- Department of Allergy, Second Affiliated Hospital, Zhejiang University School of Medicine, Hangzhou, China
Histone deacetylase 1 (HDAC1) is a unique member of the classes I HDACs and helps to regulate acute and chronic adaptation to environmental stimuli such as allergen, stress. Allergic diseases are complex diseases resulting from the effect of multiple genetic and interacting foreign substances. Epigenetics play an important role in both pathological and immunomodulatory conditions of allergic diseases. To be consistent with this role, recent evidence strongly suggests that histone deacetylase 1 (HDAC1) plays a critical role in allergic response. HDAC1 expression is stimulated by allergen and attributes to increase T helper 2 (Th2) cytokine levels, decrease Th1/Th17 cells and anti-inflammatory cytokine Interleukin-10 (IL-10), and TWIK-related potassium channel-1 (Trek-1) expression. This review focuses on the contribution of HDAC1 and the regulatory role in characterizing allergic endotypes with common molecular pathways and understanding allergic multimorbidity relationships, as well as addressing their potential as therapeutic targets for these conditions.
Introduction
Epigenetics includes the heritable alterations in gene expression without any changes in a deoxyribonucleic acid (DNA) sequence, which is crucial in the pathophysiology of many diseases (1, 2). Multiple enzymes have been extensively studied that induce epigenetic changes, such as DNA methylation and histone acetylation of DNA regions. Histone deacetylases (HDACs) are the enzymes that catalyze lysine deacetylation of both histone and non-histone proteins. HDACs increase the positive charge on histones after removing acetyl groups from lysine residues, thus increasing the affinity of positively charged histones for negatively charged DNA (3). HDACs lead to the condensation of the chromatin and then reduces the accessibility of transcriptase, and finally leads to an overall suppression of gene transcription (4). HDAC family has four subclasses including I, II, III and IV. Classes I, II, and IV HDACs utilize a zinc-dependent mechanism and belong to the Zn2+ superfamily, while class III HDACs require nicotinamide adenine dinucleotide(NAD)+ for catalytic activity.

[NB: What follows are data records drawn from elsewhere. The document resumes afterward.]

--- src/rtl/led_counter_pkg.sv ---
`default_nettype none
// ============================================================================
//  Package   : led_counter_pkg
//  Purpose   : Shared mode codes, FSM state type and a mode normaliser for the
//              LED range counter.
//  Revision  : 1.0 - initial release
// ============================================================================
package led_counter_pkg;

    localparam logic [1:0] MODE_ONESHOT = 2'b00;
    localparam logic [1:0] MODE_WRAP    = 2'b01;
    localparam logic [1:0] MODE_BOUNCE  = 2'b10;

    typedef enum logic [0:0] {
        ST_IDLE = 1'b0,
        ST_RUN  = 1'b1
    } state_t;

    // The reserved encoding 2'b11 behaves as one-shot; folding it here keeps
    // the datapath decode down to three cases.
    function automatic logic [1:0] norm_mode(input logic [1:0] m);
        return (m == 2'b11) ? MODE_ONESHOT : m;
    endfunction

endpackage
`default_nettype wire

--- src/rtl/led_tick_gen.sv ---
`default_nettype none
// ============================================================================
//  Module    : led_tick_gen
//  Purpose   : Prescaler producing one tick every PRESCALE enabled cycles.
//  Ports     : clk    - rising-edge clock
//              rst_n  - asynchronous active-low reset
//              clear  - synchronous clear of the phase (wins over enable)
//              enable - advance the phase this cycle
//              tick   - high in the enabled cycle that completes a period
//  Revision  : 1.0 - initial release
// ============================================================================
module led_tick_gen #(
    parameter int PRESCALE = 1
) (
    input  logic clk,
    input  logic rst_n,
    input  logic clear,
    input  logic enable,
    output logic tick
);

    localparam int              PW   = (PRESCALE > 1) ? $clog2(PRESCALE) : 1;
    localparam logic [PW-1:0]   LAST = PW'(PRESCALE - 1);

    logic [PW-1:0] phase;

    // The phase is simply held while disabled, so a pause resumes mid-period.
    always_ff @(posedge clk or negedge rst_n) begin
        if (!rst_n) begin
            phase <= '0;
        end else if (clear) begin
            phase <= '0;
        end else if (enable) begin
            phase <= (phase == LAST) ? '0 : phase + PW'(1);
        end
    end

    assign tick = enable && !clear && (phase == LAST);

endmodule
`default_nettype wire

--- src/rtl/led_range_counter.sv ---
`default_nettype none
// ============================================================================
//  Module    : led_range_counter
//  Purpose   : Steps a count from a captured start value toward a captured end
//              value, one LSB per prescaler tick, in one-shot, wrap or bounce
//              mode, flagging arrival at the end value.
//  Ports     : clk       - rising-edge clock
//              rst_n     - asynchronous active-low reset
//              start     - single-cycle run request (captures inputs)
//              start_num - first value of the sequence
//              end_num   - target value
//              mode      - 00 one-shot, 01 wrap, 10 bounce, 11 one-shot
//              pause     - level, freezes count and prescaler
//              count     - current value
//              busy      - run in progress
//              done      - one-cycle pulse on each arrival at the end value
//              at_end    - count equals the captured end value
//  Revision  : 1.0 - initial release
// ============================================================================
module led_range_counter
    import led_counter_pkg::*;
#(
    parameter int WIDTH    = 5,
    parameter int PRESCALE = 1
) (
    input  logic             clk,
    input  logic             rst_n,
    input  logic             start,
    input  logic [WIDTH-1:0] start_num,
    input  logic [WIDTH-1:0] end_num,
    input  logic [1:0]       mode,
    input  logic             pause,
    output logic [WIDTH-1:0] count,
    output logic             busy,
    output logic             done,
    output logic             at_end
);

    state_t           state, state_nx;
    logic [WIDTH-1:0] start_r, start_nx;
    logic [WIDTH-1:0] end_r, end_nx;
    logic [1:0]       mode_r, mode_nx;
    logic             heading_end, heading_nx;   // 1: moving toward end_r
    logic [WIDTH-1:0] count_nx;
    logic             busy_nx, done_nx, at_end_nx;

    logic             tick;
    logic [WIDTH-1:0] target;
    logic [WIDTH-1:0] step_val;

    led_tick_gen #(
        .PRESCALE (PRESCALE)
    ) u_tick_gen (
        .clk    (clk),
        .rst_n  (rst_n),
        .clear  (start),
        .enable ((state == ST_RUN) && !pause),
        .tick   (tick)
    );

    always_ff @(posedge clk or negedge rst_n) begin
        if (!rst_n) begin
            state       <= ST_IDLE;
            start_r     <= '0;
            end_r       <= '0;
            mode_r      <= MODE_ONESHOT;
            heading_end <= 1'b1;
            count       <= '0;
            busy        <= 1'b0;
            done        <= 1'b0;
            at_end      <= 1'b0;
        end else begin
            state       <= state_nx;
            start_r     <= start_nx;
            end_r       <= end_nx;
            mode_r      <= mode_nx;
            heading_end <= heading_nx;
            count       <= count_nx;
            busy        <= busy_nx;
            done        <= done_nx;
            at_end      <= at_end_nx;
        end
    end

    always_comb begin
        state_nx   = state;
        start_nx   = start_r;
        end_nx     = end_r;
        mode_nx    = mode_r;
        heading_nx = heading_end;
        count_nx   = count;
        done_nx    = 1'b0;
        at_end_nx  = at_end;

        target = heading_end ? end_r : start_r;

        // Only wrap mode can sit in RUN on end_r while heading toward it; the
        // next tick there restarts the sequence instead of stepping.
        if (heading_end && (count == end_r)) begin
            step_val = start_r;
        end else if (target > count) begin
            step_val = count + WIDTH'(1);
        end else begin
            step_val = count - WIDTH'(1);
        end

        if (start) begin
            start_nx   = start_num;
            end_nx     = end_num;
            mode_nx    = norm_mode(mode);
            heading_nx = 1'b1;
            count_nx   = start_num;
            if (start_num == end_num) begin
                // Degenerate run: already at the end, finish in the load cycle.
                state_nx  = ST_IDLE;
                done_nx   = 1'b1;
                at_end_nx = 1'b1;
            end else begin
                state_nx  = ST_RUN;
                at_end_nx = 1'b0;
            end
        end else if ((state == ST_RUN) && tick) begin
            count_nx  = step_val;
            at_end_nx = (step_val == end_r);
            if (heading_end && (step_val == end_r)) begin
                done_nx = 1'b1;
                case (mode_r)
                    MODE_BOUNCE: heading_nx = 1'b0;
                    MODE_WRAP:   ;
                    default:     state_nx = ST_IDLE;
                endcase
            end
            if (!heading_end && (step_val == start_r)) begin
                heading_nx = 1'b1;
            end
        end

        busy_nx = (state_nx == ST_RUN);
    end

endmodule
`default_nettype wire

Histone deacetylase 1 (HDAC1) is a unique member of the classes I HDACs that has been shown to be involved in gene transcription, transcriptional regulation, cell cycle progression and developmental events by controlling both enzyme activity and epigenetics of key proteins (5). HDAC1 is the most abundant member of the class I HDACs in pulmonary endothelial cells (6), regulating the enzymatic activity and epigenetics of key proteins to adapt to external stimuli. It can efficiently decrotonylate this relatively less abundant histone modification (7). Moreover, HDAC1 is the key regulators of T cell subset differentiation and T cell-mediated immune diseases (8) that helps to regulate acute and chronic adaptation to environmental stimuli such as allergen, stress (9). Allergic diseases represent a collection of disorders such as allergic rhinitis, asthma, that mostly characterized by a type 2 immune response involving Th2 cells, eosinophils and mast cells, and M2 macrophages. T cell specific loss of HDAC1 leads to an increase in Th2 type allergic airway inflammation, such as enhanced secretion of Th2 type cytokines, eosinophil recruitment to the lung (10).For example, HDAC1 is highly expressed and the most abundant member of the class I HDACs in allergic rhinitis and severe asthma (3, 11, 12). Studies show that HDAC1 is localized within most airway cells and infiltrating inflammatory cells of asthmatic lung tissues (13). HDAC1 is significantly upregulated in the murine AR model while H3 acetylation is decreased at lysine 9 (H3AcK9) (14). The HDAC1 inhibitor sodium butyrate exhibits a preventive effect by decreasing HDAC1 expression and increasing H3 acetylation at lysine 9. Herein, we made a thorough review of recent studies and summarized the emerging functions of HDAC1 by regulating histone modifications and gene transcription in allergic disease.
Allergic diseases
Generalized allergic diseases include allergic rhinitis, asthma, Immunoglobulin E(IgE)-mediated food allergy, eosinophilic esophagitis, drug allergy, atopic dermatitis, and urticaria/angioedema. These different allergic diseases share several overlapping inflammatory pathways concerning with the hypersensitivity of the individual to foreign substances (15–18). Allergic diseases are a type 2 immune disorder classically characterized by high levels of IgE-mediated inflammation and Th1/Th2 cells imbalance (19–21). The Th 2 immune response involves Th2 cells, type 2 innate lymphoid cells, mast cells, eosinophils, and M2 macrophages (22). Th2 cytokines, particularly IL-4, are essential in the pathophysiology of allergic rhinitis and asthma (23, 24). In type I immediate allergic responses, naïve T cells is activated by dendritic cells to differentiate, proliferate and clonally expand into Th2 cells (23, 25). Enhanced Th2 cytokines induce IgE synthesis in B cells in an indirect manner (26, 27). In turn, IgE can also enhance Th2-cell response after sensitization (28). However, the aberrant immune responses in atopic disorders are not fully understood yet.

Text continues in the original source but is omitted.